El peor enemigo de un escritor

Hace más de cinco años que escribo con relativa frecuencia. Hace más de cinco años que sueño con publicar un libro. Hace tres años que tomé la decisión de ser escritor. Y desde hace un tiempo tengo plena consciencia de que tuve el privilegio (o la desgracia) de no haber publicado con anterioridad (ten cuidado con lo que deseas porque puedes conseguirlo), pues hubiera querido reeditar cada oración de mis textos si todo aquello que escribí en mis inicios, se hubiese convertido en mi primer libro publicado; me hubiera arrepentido la vida entera (o tal vez no) y el sueño se hubiese convertido en pesadilla (o tal vez no). Recién en estos tiempos me siento seguro (seguro es una forma de decir) de los escritos que guardo celosamente para la posterior publicación, algunos con una antigüedad de menos de tres años.
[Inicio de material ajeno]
===== config.mk =====
export PLATFORM = sky130hd
export DESIGN_NAME = skip_exec
export DESIGN_NICKNAME = d
export VERILOG_FILES = /design/src/skip_exec_pkg.sv /design/src/skip_exec.sv
export SDC_FILE = /design/constraint.sdc
export NUM_CORES = 1
export LEC_CHECK = 0
export ABC_AREA = 1
export BUFFER_PORTS_ARGS = -buffer_cell sky130_fd_sc_hd__buf_2
export CORE_UTILIZATION = 41
export DETAILED_ROUTE_END_ITERATION = 16
export GPL_TIMING_DRIVEN = 0
export PLACE_DENSITY_LB_ADDON = 0.12
export REMOVE_ABC_BUFFERS = 1
export SLEW_MARGIN = 40
export SYNTH_ARGS = -nofsm -noshare
export SYNTH_HDL_FRONTEND = slang
export SYNTH_SLANG_ARGS = --single-unit

===== constraint.sdc =====
create_clock -name clk_i -period 1.1 [get_ports clk_i]
set_input_delay 0.22 -clock clk_i [delete_from_list [all_inputs] [get_ports clk_i]]
set_output_delay 0.22 -clock clk_i [all_outputs]
set_load 0.005 [all_outputs]

===== src/skip_exec_pkg.sv =====
// Package for the increment-and-skip / bit-skip execution block.
// Assumes a single 50 MHz core clock with one-cycle instruction strobes.
package skip_exec_pkg;

   // ==========================================================
   // Widths
   localparam int unsigned DATA_W = 8;
   localparam int unsigned BIT_W  = 3;

   // ==========================================================
   // Constants
   localparam logic [DATA_W-1:0] ONE_C   = 8'h01;
   localparam logic [DATA_W-1:0] ZERO_C  = 8'h00;
   localparam logic [DATA_W-1:0] ACC_RST = 8'h00;

   // ==========================================================
   // Operations
   typedef enum logic [1:0] {
      OP_NONE,
      OP_INC_MEM_SKIP_ZERO,
      OP_INC_TO_ACC_SKIP_ZERO,
      OP_BIT_SKIP_NONZERO
   } skip_op_e;

   // Request carried from the decoder
   typedef struct packed {
      skip_op_e          op;
      logic [DATA_W-1:0] mem_data;
      logic [BIT_W-1:0]  bit_sel;
   } exec_req_s;

   // Results handed back to the core
   typedef struct packed {
      logic              mem_we;
      logic [DATA_W-1:0] mem_wdata;
      logic              acc_we;
      logic [DATA_W-1:0] acc_wdata;
   } exec_res_s;

   // Execution phases
   typedef enum logic [0:0] {
      ST_EXEC,
      ST_DUMMY
   } exec_state_e;

endpackage

===== src/skip_exec.sv =====
// Execution unit for three conditional-skip instructions.
// Assumes the core presents one request per instruction cycle on
// req_valid_i and holds off new requests while busy_o is high.
module skip_exec
   import skip_exec_pkg::*;
(
   input  wire logic        clk_i,
   input  wire logic        sys_rst_i,
   input  wire logic        req_valid_i,
   input  wire exec_req_s   req_i,
   output exec_res_s        res_o,
   output logic             skip_o,
   output logic             busy_o,
   output logic             flags_we_o
);

   // ==========================================================
   // Combinational result
   logic [DATA_W-1:0] inc_val;
   logic              inc_zero;
   logic              bit_set;
   logic              skip_take;
   exec_res_s         res_d;
   exec_res_s         res_q;
   exec_state_e       state_d;
   exec_state_e       state_q;
   logic              skip_d;
   logic              skip_q;

   assign inc_val  = req_i.mem_data + ONE_C;
   assign inc_zero = (inc_val == ZERO_C);
   assign bit_set  = req_i.mem_data[req_i.bit_sel];

   // Dummy cycle blocks requests so a skipped fetch never executes
   always_comb begin
      res_d     = '0;
      skip_take = 1'b0;
      state_d   = state_q;
      if (state_q == ST_DUMMY) begin
         // Dummy cycle: next fetch is discarded, nothing written
         state_d = ST_EXEC;
      end else if (req_valid_i) begin
         case (req_i.op)
            OP_INC_MEM_SKIP_ZERO: begin
               res_d.mem_we    = 1'b1;
               res_d.mem_wdata = inc_val;
               skip_take       = inc_zero;
            end
            OP_INC_TO_ACC_SKIP_ZERO: begin
               res_d.acc_we    = 1'b1;
               res_d.acc_wdata = inc_val;
               skip_take       = inc_zero;
            end
            OP_BIT_SKIP_NONZERO: begin
               skip_take = bit_set;
            end
            default: begin
               skip_take = 1'b0;
            end
         endcase
         if (skip_take) begin
            state_d = ST_DUMMY;
         end
      end
      skip_d = skip_take;
   end

   // ==========================================================
   // State registers
   always_ff @(posedge clk_i) begin
      if (sys_rst_i) begin
         res_q   <= '0;
         state_q <= ST_EXEC;
         skip_q  <= 1'b0;
      end else begin
         res_q   <= res_d;
         state_q <= state_d;
         skip_q  <= skip_d;
      end
   end

   // ==========================================================
   // Outputs
   assign res_o      = res_q;
   assign skip_o     = skip_q;
   assign busy_o     = (state_q == ST_DUMMY);
   // Flags never touched by these instructions
   assign flags_we_o = 1'b0;

   // ==========================================================
   // Assertions
   // Request as the core sees it taken; reset beats a request
   logic              req_taken;
   assign req_taken = req_valid_i && !busy_o && !sys_rst_i;

   property p_inc_mem;
      @(posedge clk_i) disable iff (sys_rst_i)
      (req_taken && req_i.op == OP_INC_MEM_SKIP_ZERO)
      |=> (res_o.mem_we && res_o.mem_wdata ==
           $past(req_i.mem_data) + ONE_C
           && skip_o == ($past(req_i.mem_data) == 8'hff));
   endproperty
   a_inc_mem: assert property (p_inc_mem)
      else $error("memory increment or skip wrong");

   property p_acc_only;
      @(posedge clk_i) disable iff (sys_rst_i)
      (req_taken && req_i.op == OP_INC_TO_ACC_SKIP_ZERO)
      |=> (res_o.acc_we && !res_o.mem_we
           && res_o.acc_wdata == $past(req_i.mem_data) + ONE_C);
   endproperty
   a_acc_only: assert property (p_acc_only)
      else $error("accumulator variant touched memory");

   property p_dummy;
      @(posedge clk_i) disable iff (sys_rst_i)
      skip_o |-> busy_o ##1 (!busy_o && !res_o.mem_we && !res_o.acc_we);
   endproperty
   a_dummy: assert property (p_dummy)
      else $error("skip without one dummy cycle");

   property p_no_skip_nonzero;
      @(posedge clk_i) disable iff (sys_rst_i)
      (req_taken && req_i.op != OP_BIT_SKIP_NONZERO
       && req_i.op != OP_NONE && req_i.mem_data != 8'hff)
      |=> (!skip_o && !busy_o);
   endproperty
   a_no_skip_nonzero: assert property (p_no_skip_nonzero)
      else $error("skip on non-zero increment");

   property p_bit_set;
      @(posedge clk_i) disable iff (sys_rst_i)
      (req_taken && req_i.op == OP_BIT_SKIP_NONZERO
       && req_i.mem_data[req_i.bit_sel])
      |=> (skip_o && !res_o.mem_we && !res_o.acc_we);
   endproperty
   a_bit_set: assert property (p_bit_set)
      else $error("set bit did not skip");

   property p_bit_clr;
      @(posedge clk_i) disable iff (sys_rst_i)
      (req_taken && req_i.op == OP_BIT_SKIP_NONZERO
       && !req_i.mem_data[req_i.bit_sel]) |=> !skip_o;
   endproperty
   a_bit_clr: assert property (p_bit_clr)
      else $error("clear bit skipped");

   property p_flags;
      @(posedge clk_i) disable iff (sys_rst_i)
      $rose(skip_o) |-> !flags_we_o ##1 !flags_we_o;
   endproperty
   a_flags: assert property (p_flags)
      else $error("status flags written");

   property p_skip_source;
      @(posedge clk_i) disable iff (sys_rst_i)
      skip_o |-> $past(req_valid_i) && !$past(busy_o);
   endproperty
   a_skip_source: assert property (p_skip_source)
      else $error("skip without request");

   property p_refused;
      @(posedge clk_i) disable iff (sys_rst_i)
      (req_valid_i && busy_o) |=> (!skip_o && res_o == '0);
   endproperty
   a_refused: assert property (p_refused)
      else $error("request taken during dummy cycle");

   property p_acc_skip;
      @(posedge clk_i) disable iff (sys_rst_i)
      (req_taken && req_i.op == OP_INC_TO_ACC_SKIP_ZERO)
      |=> (skip_o == ($past(req_i.mem_data) == 8'hff));
   endproperty
   a_acc_skip: assert property (p_acc_skip)
      else $error("accumulator increment skip wrong");

   property p_busy_one;
      @(posedge clk_i) disable iff (sys_rst_i)
      busy_o |=> !busy_o;
   endproperty
   a_busy_one: assert property (p_busy_one)
      else $error("dummy cycle longer than one cycle");

   property p_skip_busy;
      @(posedge clk_i) disable iff (sys_rst_i)
      skip_o == busy_o;
   endproperty
   a_skip_busy: assert property (p_skip_busy)
      else $error("dummy cycle not aligned with skip");

   property p_bit_no_write;
      @(posedge clk_i) disable iff (sys_rst_i)
      (req_taken && req_i.op == OP_BIT_SKIP_NONZERO)
      |=> (!res_o.mem_we && !res_o.acc_we);
   endproperty
   a_bit_no_write: assert property (p_bit_no_write)
      else $error("bit test wrote a result");

   // Reset must end a pending dummy cycle, not defer it
   property p_rst_quiet;
      @(posedge clk_i)
      sys_rst_i |=> (!skip_o && !busy_o && res_o == '0);
   endproperty
   a_rst_quiet: assert property (p_rst_quiet)
      else $error("skip or write survived reset");

   // ==========================================================
   // Coverage
   c_inc_wrap: cover property (@(posedge clk_i) disable iff (sys_rst_i)
      res_o.mem_we && skip_o);
   c_acc_wrap: cover property (@(posedge clk_i) disable iff (sys_rst_i)
      res_o.acc_we && skip_o);
   c_bit_skip: cover property (@(posedge clk_i) disable iff (sys_rst_i)
      skip_o && !res_o.mem_we && !res_o.acc_we);
   c_no_skip: cover property (@(posedge clk_i) disable iff (sys_rst_i)
      res_o.mem_we && !skip_o);
   c_refused: cover property (@(posedge clk_i) disable iff (sys_rst_i)
      req_valid_i && busy_o);

endmodule


# Word level (Yosys, flattened, before mapping)
# Index checks and enable logic that the tools add are counted.
classes:
  add_sub_neg: 1
  mul: 0
  div: 0
  order_cmp: 1
  n_eq_ne: 3
  n_shift: 0
  mux: 8
  bitwise: 3
  reduce_logical: 5
op_table:
  columns: ["op", "n"]
  rows:
  - ["9-bit 2-to-1 mux", 2]
  - ["8-bit by 1-bit adder with 8-bit output, second input constant", 1]
  - ["8-bit zero test", 1]
  - ["4-bit OR reduction", 2]
  - ["2-bit equality test, second input constant", 2]
  - ["3-bit by 4-bit less-than comparator with 1-bit output, second input constant", 1]
  - ["1-bit 2-to-1 mux", 4]
  - ["1-bit binary-select mux with 3-bit select", 1]
  - ["1-bit NOT", 3]
  - ["3-bit OR reduction", 1]
  - ["2-bit by 1-bit equality test with 1-bit output, second input constant", 1]
  - ["1-bit one-hot mux with 2 select lines", 1]
  - ["2-bit OR reduction", 1]
totals:
  ff_bits: 20
  latch_bits: 0
  mem_bits_rw: 0
  rom_bits: 0
  output_inout_bits: 21
  word_cells: 27
  n_memories: 0

# Longest topological paths before layout
# Gate-level depths: netlist of the first run.
depth:
  word_depth: 6
  ltp_mapped: 9
  ltp_nobuf: 8

# Worst setup path before layout of the first run
# Ideal clock, no wire load.
synth_path:
  kind: "in2reg"
  start: "in req_i[3] (netlist bit)"
  end: "reg state_q, in the netlist busy_o"
  setup_ns: 0.066
  arrival_time_ns: 1.016
  required_time_ns: 1.034
  setup_slack_ns: 0.018
  path_stages: 7
  path_buffers: 0
  cell_sequence: "ha_1 > nand3_2 > o21ai_0 > nand2_1 > nor2_2 > nand3_2 > a21oi_2"
synth_between:
  elab_chain_cells: 6
  elab_cells_between_ends: 8
synth_rtl:
  columns: ["element", "line_no", "rtl"]
  rows:
  - ["from (decl)", "skip_exec.sv:10", "input wire exec_req_s req_i,"]
  - ["8-bit by 1-bit adder with 8-bit output / 1-bit binary-select mux with 3-bit select (equally long branches)", "skip_exec.sv:30, skip_exec.sv:32", null]
  - ["8-bit zero test / 1-bit 2-to-1 mux (equally long branches)", "skip_exec.sv:31, skip_exec.sv:32", null]
  - ["1-bit one-hot mux with 2 select lines (*)", "skip_exec.sv:43", "case (req_i.op)"]
  - ["1-bit 2-to-1 mux (*)", "skip_exec.sv:42", "end else if (req_valid_i) begin"]
  - ["1-bit 2-to-1 mux (*)", "skip_exec.sv:39", "if (state_q == ST_DUMMY) begin"]
  - ["1-bit 2-to-1 mux (*)", "skip_exec.sv:61", "if (skip_take) begin"]
  - ["to (signal assigned)", "skip_exec.sv:77", "state_q <= state_d;"]
  - ["to (decl)", "skip_exec.sv:26", "exec_state_e state_q;"]
# Every way passes the cells marked *; elsewhere a longest branch is shown, timed or not. The select of a mux whose other input is x is not followed.
# A chain may end at the register's enable or synchronous reset.

# Worst setup path in the final report of the first run
layout_path:
  start: "in req_i[11] (netlist bit)"
  end: "reg state_q, in the netlist busy_o"
layout_between:
  elab_chain_cells: 6
  elab_cells_between_ends: 8
layout_rtl:
  columns: ["element", "line_no"]
  rows:
  - ["2-bit by 1-bit equality test with 1-bit output / 2-bit equality test (equally long branches)", "skip_exec.sv:43"]
  - ["2-bit OR reduction (no line)", null]
  - ["1-bit one-hot mux with 2 select lines (*)", "skip_exec.sv:43"]
  - ["1-bit 2-to-1 mux (*)", "skip_exec.sv:42"]
  - ["1-bit 2-to-1 mux (*)", "skip_exec.sv:39"]
  - ["1-bit 2-to-1 mux (*)", "skip_exec.sv:61"]
# Marks and branches as above.

==> results of run 1 <==
## power groups by stage
stage	logic, mW	clock network, mW	registers (mW)
after floorplan	0.0836	0	0.722
after global placement	0.160	0	0.719
after detailed placement	0.163	0	0.719
after CTS	0.166	0.351	0.704
after global routing	0.203	0.385	0.706
final	0.178	0.340	0.704
## path summary, 6_finish.rpt
path / end / slack (ns) / from
worst min-delay path: res_o[0] / 0.20 / req_i[3]
worst min register to register: busy_o / 0.56 / busy_o
worst max register to register: res_o[16] / 0.11 / busy_o
worst max-delay path: busy_o / 0.07 / req_i[11]
## metal layers
metal | up-vias | routed length [um] | track usage, % | part of all wire [%]
met5 | - | 0 | 0 | 0
met4 | 0 | 26 | 6.86 | 1.6
met3 | 4 | 64 | 2.31 | 3.9
met2 | 24 | 811 | 24.9 | 49
met1 | 340 | 744 | 21.0 | 45
li1 | 402 | - | - | -
## registers in the layout, indices dropped and copies added (netlist names)
name and cells:
busy_o 1, res_o 18
## worst reg2reg max path, cell delays in order (launching register included)
cell	delay (ns)
dfxtp_2	0.35
nor3_4	0.29
nand2_2	0.17
nor2_1	0.13
## layout by cell type, fill, tap and decap left out, drive strengths merged
| cell | count |
|---|---|
| nand4 | 1 |
| xnor2 | 1 |
| conb | 1 |
| buf | 35 |
| nand3 | 9 |
| a21oi | 3 |
| xor2 | 1 |
| nor2 | 22 |
| dfxtp | 19 |
| nand3b | 1 |
| nand2 | 19 |
| o211ai | 2 |
| nor3 | 1 |
| ha | 5 |
| clkbuf | 4 |
| inv | 18 |
| o21ai | 3 |
## layout make-up
class                   instances  area share, %
inverters                      18           6.16
flip-flops and latches         19           34.8
repair buffers                 35           16.0
clock buffers                   4           2.40
multi-input cells              69           37.6
well taps                      27           3.08
## synthesized netlist by cell type, drive strengths merged
| master | n | share of area (%) |
|---|---|---|
| nand3 | 9 | 7.1 |
| xnor2 | 1 | 1.0 |
| xor2 | 1 | 1.0 |
| ha | 5 | 7.4 |
| a21oi | 3 | 2.2 |
| nor3 | 1 | 0.59 |
| o211ai | 2 | 1.8 |
| buf | 3 | 2.7 |
| nor2 | 22 | 11 |
| dfxtp | 19 | 45 |
| nand3b | 1 | 0.89 |
| nand4 | 1 | 0.74 |
| o21ai | 3 | 1.8 |
| nand2 | 18 | 8.6 |
| conb | 1 | 0.44 |
| inv | 18 | 8.0 |
## through the flow
step                total power [mW]  TNS, ns  instances
CTS                             1.22        0        171
floorplan                      0.806        0        105
finish                          1.22        0        172
detailed placement             0.882   -0.862        167
global route                    1.29        0        172
global placement               0.879   -0.974        167
## what timing repair did
| item | CTS | global route |
|---|---|---|
| setup endpoints to repair | 17 | 15 |
| gates cloned | 0 | 1 |
| resized for setup | 3 | 5 |
| pin swaps | 0 | 2 |
## logic make-up after synthesis
kind of cell,count (synthesis),synth area share [%]
AND/OR/NAND/NOR,52,28.6
buffers and inverters,21,10.7
flip-flops,19,45.0
AO/OA/AOI/OAI,8,5.78
adder cells (fa/ha/maj),5,7.41
XOR/XNOR,2,2.07
other,1,0.444
==> results_dict.tcl, run 1 <==
set metrics [dict create \
    path_cells "buf_2 > inv_1 > ha_1 > nand3_1 > nand3b_1 > nor2_1 > nand3_2 > a21oi_2" \
    synth_area_per_cell_um2 7.82 \
    p_per_area_nw_per_um2 1110 \
    yosys.cell_types.count 20 \
    multi_input_area_um2 412 \
    final_hold_viol_count 0 \
    design_area_um2 1100 \
    drc_errors 0 \
    hold_depth 2 \
    place_ws_ns -0.269 \
    clockPowerShare_pct 27.8 \
    grt_max_degree 11 \
    fp-row-count 16 \
    area_growth_pct 29.8 \
    start_kind "input port" \
    critical_path.top_delay_family "simple AND/OR/NAND/NOR gates" \
    switching_power_mw 0.308 \
    ios 37 \
    clockBufferDepth 2 \
    holdWs_ns 0.199 \
    grt_pass1_vias 582 \
    cts.sinks 19 \
    internal-power_mw 0.913 \
    cap_violations 0 \
    fin_ws_ns 0.0655 \
    hold_path_class "input port to register" \
    fin_crit_sh_pct 94.0 \
    gr-usage-all-layers_pct 15.7 \
    grt_pass1_wl_um 2440 \
    die_area_um2 2250 \
    htreeDepth 1 \
    io_buffer_count 35 \
    syn_inst 108 \
    ir_drop_v 0.000486 \
    power.leakage_nw 0.605 \
    drive_above_1_share_pct 35.9 \
    rsz0062_at_grt "no" \
    cts_made_buffers 3 \
    place_hpwl_um 1250 \
    num_vias 770 \
    critPathBufInv 2 \
    place_area_um2 1030 \
    fp.coreArea_um2 1940 \
    yosysWarnings 0 \
    cts_setup_buffers 0 \
    die_y_um 47.4 \
    crit_type "input port to register" \
    start_util_pct 43.5 \
    crit_fanout 3 \
    seqCellArea_um2 382 \
    wl_per_cell_um 9.57 \
    dr.pass1.iters 4 \
    finalSetupViolCount 0 \
    place.gp.congestion 0.783 \
    skew_ns 0.00302 \
    antenna_found_initial 0 \
    layout.nets 167 \
    clkLatencyLatePin_ns 0.29 \
    root_buffer "clkbuf_4" \
    critPathSlowestCell "ha_1" \
    diodes 0 \
    fmax_mhz 967 \
    totalWireLength_um 1650 \
    syn_area_um2 845 \
    drtIter0Drc 16 \
    status "completed" \
    swShare_pct 25.2 \
    fill_cells 195 \
    synth_seq_cells 19 \
    finalCriticalPeriod_ns 1.03 \
    cp.arrival_ns 1.26 \
    die_width_um 47.4 \
    worst-r2r-cell-count 3 \
    path_depth 8 \
    critPathCaptureType "register" \
    comb_power_share_pct 14.6 \
    slowest_delay_ns 0.30 \
    ys_seq_area_share_pct 45.0 \
    cts_tree "yes" \
    seqPwrFrac_pct 57.6 \
    required_ns 1.32 \
    final_core_util_pct 56.4 \
    drtAntennaViolNets 0 \
    drv_slew 0 \
    clk_pin_slew_ns 0.10 \
    via_per_inst 4.48 \
    hold_buffers 0 \
    grt_overflow 0 \
]
(Power assumes the default switching activity.)
==> run 2, diff against run 1 <==
--- a/config.mk
+++ b/config.mk
@@ -6,12 +6,13 @@
 export NUM_CORES = 1
 export LEC_CHECK = 0
 export ABC_AREA = 1
-export BUFFER_PORTS_ARGS = -buffer_cell sky130_fd_sc_hd__buf_2
-export CORE_UTILIZATION = 41
+export CORE_UTILIZATION = 53
 export DETAILED_ROUTE_END_ITERATION = 16
+export DONT_BUFFER_PORTS = 1
 export GPL_TIMING_DRIVEN = 0
 export PLACE_DENSITY_LB_ADDON = 0.12
 export REMOVE_ABC_BUFFERS = 1
+export SKIP_LAST_GASP = 1
 export SLEW_MARGIN = 40
 export SYNTH_ARGS = -nofsm -noshare
 export SYNTH_HDL_FRONTEND = slang
==> run 2 against run 1 <==
Power is 7.0% lower; routed wire length is 20% lower; utilization is 3.6 points higher; clock power is 5% lower; critical path depth is 5 lower; clock skew is 0.0068 ns higher; final area is 18% lower; global-route usage is 0.54 points higher; via count is 20% lower; first-iteration DRC count is 50% lower; sequential power hardly changed; critical path type is now register to register.
==> results_dict.tcl, run 2 (synthesis results as in run 1) <==
set metrics [dict create \
    place_hpwl_um 1070 \
    finalCriticalPeriod_ns 1.01 \
    fill_cells 141 \
    fp-row-count 14 \
    root_buffer "clkbuf_4" \
    critPathCaptureType "register" \
    wl_met1_um 605 \
    status "completed" \
    fp.coreArea_um2 1490 \
    num_vias 615 \
    regToRegEndpoint "res_o[15]" \
    reg2reg_from "busy_o" \
    grt_pass1_wl_um 2220 \
    hold_path_class "input port to register" \
    worstSetupStartpoint "busy_o" \
    die_width_um 41.9 \
    grt_overflow 0 \
    design_area_um2 895 \
    cts_setup_buffers 0 \
    cts_made_buffers 3 \
    skew_ns 0.00979 \
    dp.cells 121 \
    drive_above_1_share_pct 13.6 \
    ios 37 \
    met2_length_um 639 \
    crit_fanout 9 \
    drv_slew 0 \
    ir_drop_v 0.000590 \
    cp.arrival_ns 1.23 \
    clockBufferDepth 2 \
    start_util_pct 56.7 \
    p_per_area_nw_per_um2 1270 \
    fin_ws_ns 0.0873 \
    htreeDepth 1 \
    layout.nets 132 \
    finalSetupViolCount 0 \
    drtIter0Drc 8 \
    start_kind "register" \
    place_area_um2 842 \
    power.total_mw 1.14 \
    power.leakage_nw 0.430 \
    grt_max_degree 11 \
    final_hold_viol_count 0 \
    totalWireLength_um 1320 \
    required_ns 1.32 \
    die_y_um 41.9 \
    diodes 0 \
    rsz0062_at_grt "no" \
    cts.sinks 19 \
    place_ws_ns -0.103 \
    cap_violations 0 \
    drc_errors 0 \
    grt_pass1_vias 545 \
    place.gp.congestion 0.674 \
    fin_crit_sh_pct 92.1 \
    wl_per_cell_um 10.4 \
    fmax_mhz 987 \
    io_buffer_count 0 \
    rrSetupSlack_ns 0.09 \
    area_growth_pct 5.93 \
    worst-r2r-cell-count 3 \
    crit_type "register to register" \
    clk_pin_slew_ns 0.10 \
    wl_met3_um 57 \
    dr.pass1.iters 4 \
    gr-usage-all-layers_pct 16.2 \
    critPathCapture "res_o[15]" \
    largest_register_ffs 18 \
    cts_tree "yes" \
    via_per_inst 4.88 \
    drtAntennaViolNets 0 \
    antenna_found_initial 0 \
    mostFrequentLayoutCells "nor2_1, dfxtp_1, inv_1, nand2_1, nand3_1" \
    die_area_um2 1760 \
    final_cell_count_no_fill 126 \
    clkLatencyLatePin_ns 0.28 \
    tns_ns 0 \
    routed.top_layer "met4" \
]
-- run 2: worst max-delay path: stages, from the launching register on --
cell and delay (ns):
dfxtp_1 0.38, nor3_4 0.25, nand2_2 0.18, nor2_1 0.13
Y aun así, apelo a que lo más sabio es continuar escribiendo, sin leer continuamente mis escritos, porque la inconformidad de un escritor puede convertirlo casi por accidente en un permanente corrector de sus obras, lo que anularía el proceso natural de la creación literaria, y ese escritor (auspiciando de corrector) se convertiría en el peor enemigo de un escritor.